- Name: Paul Rowley, Ph.D.
- Institution: University of Idaho
- Department: Biological Sciences
- Phone: 208-885-4160
- Email: firstname.lastname@example.org
Summary: Viruses are everywhere and cause many deadly and dangerous diseases within humans, plants and animals. Dr. Rowley’s research interests are centered on the complex interactions that occur between a virus and it’s host. The Rowley laboratory aims to better understand how viruses hijack host proteins and how antiviral host proteins thwart virus replication. The laboratory uses both mammalian cell culture and the model eukaryote Saccharomyces cerevisiae to understand how viral antagonism has shaped the evolution and function of host proteins.
Minimum Classes: Introductory biology
Project 1 – The dark matter of yeast and fungi: Mycoviruses.
Investigations into the complex viral ecosystems of the intracellular viruses of yeasts and fungi.
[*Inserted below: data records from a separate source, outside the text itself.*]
## src/rtl/dmc_pkg.sv

```systemverilog
// Package for the direct-mapped cache hit counter.
// Holds shared constants, register codes, state codes and control structs.
// No dependencies.
`default_nettype none

package dmc_pkg;

    localparam int MAX_SETS_DEF  = 512;
    localparam int ADDR_BITS_DEF = 32;

    localparam int APB_ADDR_W    = 3;
    localparam int APB_DATA_W    = 32;
    localparam int BLOCK_BYTES_W = 17;
    localparam int SET_COUNT_W   = 10;

    localparam logic [BLOCK_BYTES_W-1:0] BLOCK_BYTES_RST = 17'd16;
    localparam logic [SET_COUNT_W-1:0]   SET_COUNT_RST   = 10'd512;

    typedef enum logic {
        REG_BLOCK_BYTES = 1'b0,
        REG_SET_COUNT   = 1'b1
    } dmc_reg_t;

    typedef struct packed {
        logic [BLOCK_BYTES_W-1:0] block_bytes;
        logic [SET_COUNT_W-1:0]   set_count;
    } dmc_cfg_t;

    typedef struct packed {
        logic clear;
        logic fill;
    } dmc_store_ctrl_t;

    typedef enum logic [3:0] {
        ST_CLEAR = 4'b0001,
        ST_IDLE  = 4'b0010,
        ST_DIV   = 4'b0100,
        ST_CMP   = 4'b1000
    } dmc_state_t;

endpackage

`default_nettype wire

```

## src/rtl/dmc_divmod.sv

```systemverilog
// Bit-serial divider: block number = address / block size, and set index =
// block number mod set count, one quotient bit per cycle. Depends on dmc_pkg.
`default_nettype none

module dmc_divmod
#(
    parameter int MAX_SETS  = dmc_pkg::MAX_SETS_DEF,
    parameter int ADDR_BITS = dmc_pkg::ADDR_BITS_DEF,
    parameter int SET_W     = (MAX_SETS > 1) ? $clog2(MAX_SETS) : 1
)
(
    input  wire logic                 clk,
    input  wire logic                 rst_n,
    input  wire logic                 start,
    input  wire logic [ADDR_BITS-1:0] dividend,
    input  wire dmc_pkg::dmc_cfg_t    cfg,
    output logic                      done,
    output logic [ADDR_BITS-1:0]      quotient,
    output logic [SET_W-1:0]          index
);

    localparam int CNT_W = $clog2(ADDR_BITS);
    localparam int BB_W  = dmc_pkg::BLOCK_BYTES_W;

    logic [ADDR_BITS-1:0] a_reg;
    logic [ADDR_BITS-1:0] a_next;
    logic [ADDR_BITS-1:0] q_reg;
    logic [ADDR_BITS-1:0] q_next;
    logic [BB_W-1:0]      rem1_reg;
    logic [BB_W-1:0]      rem1_next;
    logic [SET_W-1:0]     rem2_reg;
    logic [SET_W-1:0]     rem2_next;
    logic [BB_W-1:0]      div_reg;
    logic [BB_W-1:0]      div_next;
    logic [SET_W:0]       sets_reg;
    logic [SET_W:0]       sets_next;
    logic [CNT_W-1:0]     cnt_reg;
    logic [CNT_W-1:0]     cnt_next;
    logic                 busy_reg;
    logic                 busy_next;
    logic                 done_reg;
    logic                 done_next;
    logic [BB_W:0]        trial1;
    logic                 qbit;
    logic [SET_W:0]       trial2;
    logic                 ge2;
    logic [SET_W:0]       sets_eff;

    always_comb
    begin
        if (cfg.set_count == '0)
        begin
            sets_eff = (SET_W+1)'(1);
        end
        else if (32'(cfg.set_count) > 32'(MAX_SETS))
        begin
            sets_eff = (SET_W+1)'(MAX_SETS);
        end
        else
        begin
            sets_eff = (SET_W+1)'(cfg.set_count);
        end
    end

    assign trial1 = {rem1_reg, a_reg[ADDR_BITS-1]};
    assign qbit   = trial1 >= {1'b0, div_reg};
    assign trial2 = {rem2_reg, qbit};
    assign ge2    = trial2 >= sets_reg;

    always_comb
    begin
        a_next    = a_reg;
        q_next    = q_reg;
        rem1_next = rem1_reg;
        rem2_next = rem2_reg;
        div_next  = div_reg;
        sets_next = sets_reg;
        cnt_next  = cnt_reg;
        busy_next = busy_reg;
        done_next = 1'b0;
        if (start)
        begin
            a_next    = dividend;
            q_next    = '0;
            rem1_next = '0;
            rem2_next = '0;
            div_next  = (cfg.block_bytes == '0) ? BB_W'(1) : cfg.block_bytes;
            sets_next = sets_eff;
            cnt_next  = CNT_W'(ADDR_BITS - 1);
            busy_next = 1'b1;
        end
        else if (busy_reg)
        begin
            a_next    = {a_reg[ADDR_BITS-2:0], 1'b0};
            q_next    = {q_reg[ADDR_BITS-2:0], qbit};
            rem1_next = qbit ? BB_W'(trial1 - {1'b0, div_reg}) : trial1[BB_W-1:0];
            rem2_next = ge2 ? SET_W'(trial2 - sets_reg) : trial2[SET_W-1:0];
            cnt_next  = cnt_reg - 1'b1;
            if (cnt_reg == '0)
            begin
                busy_next = 1'b0;
                done_next = 1'b1;
            end
        end
    end

    always_ff @(posedge clk or negedge rst_n)
    begin
        if (!rst_n)
        begin
            busy_reg <= 1'b0;
            done_reg <= 1'b0;
            cnt_reg  <= '0;
        end
        else
        begin
            busy_reg <= busy_next;
            done_reg <= done_next;
            cnt_reg  <= cnt_next;
        end
    end

    always_ff @(posedge clk)
    begin
        a_reg    <= a_next;
        q_reg    <= q_next;
        rem1_reg <= rem1_next;
        rem2_reg <= rem2_next;
        div_reg  <= div_next;
        sets_reg <= sets_next;
    end

    assign done     = done_reg;
    assign quotient = q_reg;
    assign index    = rem2_reg;

endmodule

`default_nettype wire

```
Students will collect and analyze environmental samples for new species of yeasts and fungi and isolate their viruses. Using techniques from molecular biology and DNA sequencing students will then sequence viral genomes of these new viruses and analyze their evolutionary relationship to other known viruses.
Project 2 – Killer yeasts as a source of novel chemotherapeutic compounds.
Antimicrobial compounds produced by the viruses of fungi and yeasts are known to benefit their host but could also have biotechnological applications. This project will seek to characterize toxins produced by yeast viruses and understand their activity against important fungal pathogens using techniques from microbiology. Students will also create genomic libraries of mutant toxins that can be screened for novel activities and characteristics that would aid in their application against pathogens.